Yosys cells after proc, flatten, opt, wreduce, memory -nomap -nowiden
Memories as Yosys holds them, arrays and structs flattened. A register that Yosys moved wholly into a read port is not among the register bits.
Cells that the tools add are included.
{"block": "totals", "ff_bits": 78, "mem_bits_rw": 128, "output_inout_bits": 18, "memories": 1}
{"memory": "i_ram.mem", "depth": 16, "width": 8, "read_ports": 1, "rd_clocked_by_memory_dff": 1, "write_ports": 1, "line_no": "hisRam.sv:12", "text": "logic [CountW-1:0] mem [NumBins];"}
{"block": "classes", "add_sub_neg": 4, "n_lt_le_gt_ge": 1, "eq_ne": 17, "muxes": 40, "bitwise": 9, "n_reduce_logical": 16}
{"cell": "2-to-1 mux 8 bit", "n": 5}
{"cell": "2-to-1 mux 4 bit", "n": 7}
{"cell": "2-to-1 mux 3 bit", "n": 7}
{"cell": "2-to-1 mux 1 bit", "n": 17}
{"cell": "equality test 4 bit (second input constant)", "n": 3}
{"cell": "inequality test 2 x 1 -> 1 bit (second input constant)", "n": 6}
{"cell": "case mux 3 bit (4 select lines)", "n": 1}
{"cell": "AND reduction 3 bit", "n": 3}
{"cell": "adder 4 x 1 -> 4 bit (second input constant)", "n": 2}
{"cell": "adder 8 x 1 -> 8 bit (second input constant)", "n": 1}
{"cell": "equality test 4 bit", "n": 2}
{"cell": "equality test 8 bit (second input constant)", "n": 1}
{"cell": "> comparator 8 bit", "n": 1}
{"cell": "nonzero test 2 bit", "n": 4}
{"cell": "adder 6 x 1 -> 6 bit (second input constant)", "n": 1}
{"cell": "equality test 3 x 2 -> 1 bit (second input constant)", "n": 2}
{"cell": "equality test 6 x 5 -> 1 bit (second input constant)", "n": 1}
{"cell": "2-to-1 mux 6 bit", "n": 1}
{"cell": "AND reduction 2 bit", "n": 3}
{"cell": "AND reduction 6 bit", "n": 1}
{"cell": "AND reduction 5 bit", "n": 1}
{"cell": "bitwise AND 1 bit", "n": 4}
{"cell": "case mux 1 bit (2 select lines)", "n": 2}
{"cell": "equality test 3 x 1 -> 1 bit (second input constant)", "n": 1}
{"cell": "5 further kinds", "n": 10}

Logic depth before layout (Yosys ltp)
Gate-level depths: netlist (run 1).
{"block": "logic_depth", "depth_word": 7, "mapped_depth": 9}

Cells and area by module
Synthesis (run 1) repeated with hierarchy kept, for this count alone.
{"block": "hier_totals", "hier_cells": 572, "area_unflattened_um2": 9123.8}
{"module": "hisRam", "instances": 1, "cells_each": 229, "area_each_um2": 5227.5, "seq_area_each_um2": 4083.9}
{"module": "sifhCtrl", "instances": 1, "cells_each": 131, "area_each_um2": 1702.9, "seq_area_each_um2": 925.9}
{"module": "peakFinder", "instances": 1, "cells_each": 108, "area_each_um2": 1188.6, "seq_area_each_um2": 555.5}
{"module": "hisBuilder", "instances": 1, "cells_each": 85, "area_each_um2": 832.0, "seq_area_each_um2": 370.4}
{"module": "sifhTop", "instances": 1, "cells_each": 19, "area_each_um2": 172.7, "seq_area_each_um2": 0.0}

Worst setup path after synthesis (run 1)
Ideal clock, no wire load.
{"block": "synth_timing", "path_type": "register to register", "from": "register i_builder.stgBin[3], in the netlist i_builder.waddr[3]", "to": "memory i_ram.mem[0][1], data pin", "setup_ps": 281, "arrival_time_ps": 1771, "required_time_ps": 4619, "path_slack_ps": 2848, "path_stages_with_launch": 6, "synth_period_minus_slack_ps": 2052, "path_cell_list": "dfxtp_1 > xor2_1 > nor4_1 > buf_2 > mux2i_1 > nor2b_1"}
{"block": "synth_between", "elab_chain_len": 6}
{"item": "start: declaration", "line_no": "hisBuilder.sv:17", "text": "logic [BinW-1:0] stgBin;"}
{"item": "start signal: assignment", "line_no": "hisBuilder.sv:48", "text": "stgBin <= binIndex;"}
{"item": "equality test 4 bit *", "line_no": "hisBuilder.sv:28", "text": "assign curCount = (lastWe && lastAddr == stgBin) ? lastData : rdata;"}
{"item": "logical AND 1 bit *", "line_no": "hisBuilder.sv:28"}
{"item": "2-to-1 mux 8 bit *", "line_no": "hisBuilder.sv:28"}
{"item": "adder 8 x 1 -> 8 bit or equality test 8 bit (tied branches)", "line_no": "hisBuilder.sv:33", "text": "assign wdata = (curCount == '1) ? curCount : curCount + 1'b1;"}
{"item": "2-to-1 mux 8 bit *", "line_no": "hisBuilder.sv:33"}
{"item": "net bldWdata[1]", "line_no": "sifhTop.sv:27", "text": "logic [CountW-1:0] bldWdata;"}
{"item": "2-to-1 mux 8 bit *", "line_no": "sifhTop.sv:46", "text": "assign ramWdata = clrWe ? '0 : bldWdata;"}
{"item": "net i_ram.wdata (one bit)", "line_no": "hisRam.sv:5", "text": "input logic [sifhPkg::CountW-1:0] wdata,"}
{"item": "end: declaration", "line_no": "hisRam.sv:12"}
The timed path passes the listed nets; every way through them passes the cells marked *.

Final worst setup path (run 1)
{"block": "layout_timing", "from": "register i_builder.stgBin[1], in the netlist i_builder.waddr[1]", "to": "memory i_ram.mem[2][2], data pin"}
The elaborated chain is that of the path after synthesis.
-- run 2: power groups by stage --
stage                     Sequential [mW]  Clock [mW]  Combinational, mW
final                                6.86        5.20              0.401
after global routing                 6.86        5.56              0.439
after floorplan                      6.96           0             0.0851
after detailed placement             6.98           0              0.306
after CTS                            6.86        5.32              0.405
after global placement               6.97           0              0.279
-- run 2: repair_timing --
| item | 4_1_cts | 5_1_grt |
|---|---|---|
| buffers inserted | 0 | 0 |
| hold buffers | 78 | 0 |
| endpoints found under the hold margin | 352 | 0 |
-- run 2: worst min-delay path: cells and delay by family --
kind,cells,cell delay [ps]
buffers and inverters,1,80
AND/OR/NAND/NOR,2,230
**src/io_unit_params.svh**
```systemverilog
`ifndef IO_UNIT_PARAMS_SVH
`define IO_UNIT_PARAMS_SVH

// ----------------------------------------
// Bus widths
// ----------------------------------------
`define IO_ADDR_W 27
`define IO_DATA_W 32

// Clocks per half SCLK period on the CH376T port
`define IO_SPI_HALF_BIT 2

// ----------------------------------------
// I/O register addresses
// ----------------------------------------
`define IO_A_SPI_DATA 27'hC0272B
`define IO_A_SPI_CS   27'hC0272C
`define IO_A_SPI_NINT 27'hC0272D
`define IO_A_GPIO     27'hC02737
`define IO_A_T1_VAL   27'hC02739
`define IO_A_T1_CTRL  27'hC0273A
`define IO_A_T2_VAL   27'hC0273B
`define IO_A_T2_CTRL  27'hC0273C
`define IO_A_BOOT     27'hC02741

`endif
```
**src/periph_pkg.sv**
```systemverilog
package periph_pkg;

    // ----------------------------------------
    // Peripheral data types
    // ----------------------------------------

    // One byte on the SPI wire
    typedef logic [7:0]  io_byte_t;

    // Timer reload and count
    typedef logic [31:0] timer_val_t;

    // General purpose pins
    typedef logic [3:0]  gpo_t;
    typedef logic [3:0]  gpi_t;

endpackage

```
**src/io_map_pkg.sv**
```systemverilog
package io_map_pkg;

    // ----------------------------------------
    // Access targets on the I/O bus
    // ----------------------------------------

    // One entry per mapped register, plus the unmapped case
    typedef enum logic [3:0]
    {
        SEL_SPI_DATA,
        SEL_SPI_CS,
        SEL_SPI_NINT,
        SEL_GPIO,
        SEL_T1_VAL,
        SEL_T1_CTRL,
        SEL_T2_VAL,
        SEL_T2_CTRL,
        SEL_BOOT,
        // Read as zero, writes dropped
        SEL_NONE
    } io_sel_t;

endpackage

```
**src/io_unit_top.sv**
```systemverilog
`timescale 1ns/1ps
`include "io_unit_params.svh"

module io_unit_top
    import io_map_pkg::*, periph_pkg::*;
(
    input  logic                 clk,
    input  logic                 reset,
    input  logic [`IO_ADDR_W-1:0] i_bus_addr,
    input  logic [`IO_DATA_W-1:0] i_bus_data,
    input  logic                 i_bus_we,
    input  logic                 i_bus_start,
    input  logic                 i_spi_miso,
    input  logic                 i_spi_nint,
    input  gpi_t                 i_gpi,
    input  logic                 i_boot_mode,
    output logic [`IO_DATA_W-1:0] o_bus_q,
    output logic                 o_bus_done,
    output logic                 o_spi_sclk,
    output logic                 o_spi_mosi,
    output logic                 o_spi_cs,
    output gpo_t                 o_gpo,
    output logic                 o_ost1_int,
    output logic                 o_ost2_int
);

    io_sel_t  sel;
    io_byte_t spi_rx;
    logic     spi_start;
    logic     spi_done;
    logic     reg_we;
    logic     capture;
    logic     t1_set;
    logic     t1_trigger;
    logic     t1_stop;
    logic     t2_set;
    logic     t2_trigger;
    logic     t2_stop;

    // ----------------------------------------
    // Decode and control
    // ----------------------------------------
    io_decoder u_decoder (
        .i_bus_addr (i_bus_addr),
        .o_sel      (sel)
    );

    bus_ctrl_fsm u_fsm (
        .clk          (clk),
        .reset        (reset),
        .i_bus_start  (i_bus_start),
        .i_bus_we     (i_bus_we),
        .i_bus_data0  (i_bus_data[0]),
        .i_sel        (sel),
        .i_spi_done   (spi_done),
        .o_bus_done   (o_bus_done),
        .o_spi_start  (spi_start),
        .o_reg_we     (reg_we),
        .o_capture    (capture),
        .o_t1_set     (t1_set),
        .o_t1_trigger (t1_trigger),
        .o_t1_stop    (t1_stop),
        .o_t2_set     (t2_set),
        .o_t2_trigger (t2_trigger),
        .o_t2_stop    (t2_stop)
    );

    // ----------------------------------------
    // Peripherals
    // ----------------------------------------

    // CH376T port
    spi_byte_master #(
        .HALF_BIT_CLKS (`IO_SPI_HALF_BIT)
    ) u_spi (
        .clk     (clk),
        .reset   (reset),
        .i_start (spi_start),
        .i_tx    (i_bus_data[7:0]),
        .i_miso  (i_spi_miso),
        .o_done  (spi_done),
        .o_rx    (spi_rx),
        .o_sclk  (o_spi_sclk),
        .o_mosi  (o_spi_mosi)
    );

    os_timer u_ost1 (
        .clk       (clk),
        .reset     (reset),
        .i_value   (i_bus_data),
        .i_set     (t1_set),
        .i_trigger (t1_trigger),
        .i_stop    (t1_stop),
        .o_int     (o_ost1_int)
    );

    os_timer u_ost2 (
        .clk       (clk),
        .reset     (reset),
        .i_value   (i_bus_data),
        .i_set     (t2_set),
        .i_trigger (t2_trigger),
        .i_stop    (t2_stop),
        .o_int     (o_ost2_int)
    );

    io_regs #(
        .DATA_W (`IO_DATA_W)
    ) u_regs (
        .clk         (clk),
        .reset       (reset),
        .i_sel       (sel),
        .i_reg_we    (reg_we),
        .i_capture   (capture),
        .i_bus_data  (i_bus_data),
        .i_spi_rx    (spi_rx),
        .i_spi_nint  (i_spi_nint),
        .i_gpi       (i_gpi),
        .i_boot_mode (i_boot_mode),
        .o_gpo       (o_gpo),
        .o_spi_cs    (o_spi_cs),
        .o_bus_q     (o_bus_q)
    );

endmodule

```
**src/io_regs.sv**
```systemverilog
`timescale 1ns/1ps

module io_regs
    import io_map_pkg::*, periph_pkg::*;
#(
    parameter int DATA_W = 32
)
(
    input  logic              clk,
    input  logic              reset,
    input  io_sel_t           i_sel,
    input  logic              i_reg_we,
    input  logic              i_capture,
    input  logic [DATA_W-1:0] i_bus_data,
    input  io_byte_t          i_spi_rx,
    input  logic              i_spi_nint,
    input  gpi_t              i_gpi,
    input  logic              i_boot_mode,
    output gpo_t              o_gpo,
    output logic              o_spi_cs,
    output logic [DATA_W-1:0] o_bus_q
);

    logic [DATA_W-1:0] rd_data;

    // ----------------------------------------
    // Readback mux
    // ----------------------------------------
    always_comb
    begin
        case (i_sel)
            SEL_SPI_DATA: rd_data = DATA_W'(i_spi_rx);
            SEL_SPI_CS:   rd_data = DATA_W'(o_spi_cs);
            SEL_SPI_NINT: rd_data = DATA_W'(i_spi_nint);
            SEL_GPIO:     rd_data = DATA_W'({o_gpo, i_gpi});
            SEL_BOOT:     rd_data = DATA_W'(i_boot_mode);
            // Timers are write only
            default:      rd_data = '0;
        endcase
    end

    always_ff @(posedge clk)
    begin
        if (reset)
        begin
            o_gpo    <= '0;
            o_spi_cs <= 1'b1;
            o_bus_q  <= '0;
        end
        else
        begin
            if (i_reg_we && (i_sel == SEL_GPIO))
                o_gpo <= i_bus_data[7:4];
            if (i_reg_we && (i_sel == SEL_SPI_CS))
                o_spi_cs <= i_bus_data[0];
            // Held until the next access completes
            if (i_capture)
                o_bus_q <= rd_data;
        end
    end

endmodule

```
**src/spi_byte_master.sv**
```systemverilog
`timescale 1ns/1ps
`include "io_unit_params.svh"

module spi_byte_master
    import periph_pkg::*;
#(
    parameter int HALF_BIT_CLKS = `IO_SPI_HALF_BIT
)
(
    input  logic     clk,
    input  logic     reset,
    input  logic     i_start,
    input  io_byte_t i_tx,
    input  logic     i_miso,
    output logic     o_done,
    output io_byte_t o_rx,
    output logic     o_sclk,
    output logic     o_mosi
);

    localparam int CNT_W = (HALF_BIT_CLKS > 1) ? $clog2(HALF_BIT_CLKS) : 1;
    localparam logic [CNT_W-1:0] HALF_LAST = CNT_W'(HALF_BIT_CLKS - 1);

    logic             busy;
    logic [CNT_W-1:0] half_cnt;
    logic [3:0]       edge_cnt;
    io_byte_t         tx_sr;
    io_byte_t         rx_sr;
    logic             half_tick;

    assign half_tick = busy && (half_cnt == HALF_LAST);
    // MSB first, already on the wire before the first rising edge
    assign o_mosi    = tx_sr[7];

    // ----------------------------------------
    // Divider, edge counter, TX shifter
    // ----------------------------------------
    always_ff @(posedge clk)
    begin
        if (reset)
        begin
            busy     <= 1'b0;
            half_cnt <= '0;
            edge_cnt <= '0;
            tx_sr    <= '0;
            o_sclk   <= 1'b0;
            o_done   <= 1'b0;
            o_rx     <= '0;
        end
        else
        begin
            o_done <= 1'b0;
            if (!busy)
            begin
                if (i_start)
                begin
                    busy     <= 1'b1;
                    half_cnt <= '0;
                    edge_cnt <= '0;
                    tx_sr    <= i_tx;
                end
            end
            else if (half_tick)
            begin
                half_cnt <= '0;
                o_sclk   <= ~o_sclk;
                edge_cnt <= edge_cnt + 4'd1;
                // Falling edge moves the next bit out
                if (o_sclk)
                    tx_sr <= {tx_sr[6:0], 1'b0};
                // 16th edge ends the byte with SCLK back low
                if (edge_cnt == 4'd15)
                begin
                    busy   <= 1'b0;
                    o_done <= 1'b1;
                    o_rx   <= rx_sr;
                end
            end
            else
            begin
                half_cnt <= half_cnt + 1'b1;
            end
        end
    end

    // Sample MISO as SCLK rises
    always_ff @(posedge clk)
    begin
        if (half_tick && !o_sclk)
            rx_sr <= {rx_sr[6:0], i_miso};
    end

endmodule

```
**src/os_timer.sv**
```systemverilog
`timescale 1ns/1ps

module os_timer
    import periph_pkg::*;
(
    input  logic       clk,
    input  logic       reset,
    input  timer_val_t i_value,
    input  logic       i_set,
    input  logic       i_trigger,
    input  logic       i_stop,
    output logic       o_int
);

    timer_val_t reload;
    timer_val_t count;
    logic       running;

    always_ff @(posedge clk)
    begin
        if (reset)
        begin
            reload  <= '0;
            count   <= '0;
            running <= 1'b0;
            o_int   <= 1'b0;
        end
        else
        begin
            o_int <= 1'b0;
            if (i_set)
                reload <= i_value;

            if (i_stop)
            begin
                running <= 1'b0;
            end
            else if (i_trigger)
            begin
                count   <= reload;
                running <= 1'b1;
            end
            else if (running)
            begin
                // Fire once at zero, then sit idle until the next trigger
                if (count == '0)
                begin
                    running <= 1'b0;
                    o_int   <= 1'b1;
                end
                else
                begin
                    count <= count - 1'b1;
                end
            end
        end
    end

endmodule

```
**src/bus_ctrl_fsm.sv**
```systemverilog
`timescale 1ns/1ps

module bus_ctrl_fsm
    import io_map_pkg::*;
(
    input  logic    clk,
    input  logic    reset,
    input  logic    i_bus_start,
    input  logic    i_bus_we,
    input  logic    i_bus_data0,
    input  io_sel_t i_sel,
    input  logic    i_spi_done,
    output logic    o_bus_done,
    output logic    o_spi_start,
    output logic    o_reg_we,
    output logic    o_capture,
    output logic    o_t1_set,
    output logic    o_t1_trigger,
    output logic    o_t1_stop,
    output logic    o_t2_set,
    output logic    o_t2_trigger,
    output logic    o_t2_stop
);

    typedef enum logic [1:0] {ST_IDLE, ST_ACCESS, ST_WAIT, ST_DONE} state_t;

    state_t state;
    logic   access;
    logic   spi_wr;
    logic   wait_over;

    assign access    = (state == ST_ACCESS);
    assign spi_wr    = (i_sel == SEL_SPI_DATA) && i_bus_we;
    // Only an SPI data write holds the bus for the shifter
    assign wait_over = !spi_wr || i_spi_done;

    // ----------------------------------------
    // Strobes, one cycle each
    // ----------------------------------------
    assign o_spi_start  = access && spi_wr;
    assign o_reg_we     = access && i_bus_we;
    assign o_t1_set     = o_reg_we && (i_sel == SEL_T1_VAL);
    assign o_t1_trigger = o_reg_we && (i_sel == SEL_T1_CTRL) && i_bus_data0;
    assign o_t1_stop    = o_reg_we && (i_sel == SEL_T1_CTRL) && !i_bus_data0;
    assign o_t2_set     = o_reg_we && (i_sel == SEL_T2_VAL);
    assign o_t2_trigger = o_reg_we && (i_sel == SEL_T2_CTRL) && i_bus_data0;
    assign o_t2_stop    = o_reg_we && (i_sel == SEL_T2_CTRL) && !i_bus_data0;

    // Read data is latched on the way into DONE
    assign o_capture    = (state == ST_WAIT) && wait_over;
    assign o_bus_done   = (state == ST_DONE);

    always_ff @(posedge clk)
    begin
        if (reset)
        begin
            state <= ST_IDLE;
        end
        else
        begin
            case (state)
                ST_IDLE:
                    if (i_bus_start)
                        state <= ST_ACCESS;
                ST_ACCESS:
                    state <= ST_WAIT;
                ST_WAIT:
                    if (wait_over)
                        state <= ST_DONE;
                // Start is still high here, so back to idle without sampling it
                default:
                    state <= ST_IDLE;
            endcase
        end
    end

endmodule

```
**src/io_decoder.sv**
```systemverilog
`timescale 1ns/1ps
`include "io_unit_params.svh"

module io_decoder
    import io_map_pkg::*;
(
    input  logic [`IO_ADDR_W-1:0] i_bus_addr,
    output io_sel_t               o_sel
);

    // Exact match against each mapped register
    always_comb
    begin
        case (i_bus_addr)
            `IO_A_SPI_DATA:
                o_sel = SEL_SPI_DATA;
            `IO_A_SPI_CS:
                o_sel = SEL_SPI_CS;
            `IO_A_SPI_NINT:
                o_sel = SEL_SPI_NINT;
            `IO_A_GPIO:
                o_sel = SEL_GPIO;
            `IO_A_T1_VAL:
                o_sel = SEL_T1_VAL;
            `IO_A_T1_CTRL:
                o_sel = SEL_T1_CTRL;
            `IO_A_T2_VAL:
                o_sel = SEL_T2_VAL;
            `IO_A_T2_CTRL:
                o_sel = SEL_T2_CTRL;
            `IO_A_BOOT:
                o_sel = SEL_BOOT;
            // Everything else in the space is a hole
            default:
                o_sel = SEL_NONE;
        endcase
    end

endmodule

```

Exercise goal:
In the listing above, find the line with "i_builder.stgBin[1], in the" and the line with "after global routing"; output exactly those lines and all lines between them.

Your solution:
{"block": "layout_timing", "from": "register i_builder.stgBin[1], in the netlist i_builder.waddr[1]", "to": "memory i_ram.mem[2][2], data pin"}
The elaborated chain is that of the path after synthesis.
-- run 2: power groups by stage --
stage                     Sequential [mW]  Clock [mW]  Combinational, mW
final                                6.86        5.20              0.401
after global routing                 6.86        5.56              0.439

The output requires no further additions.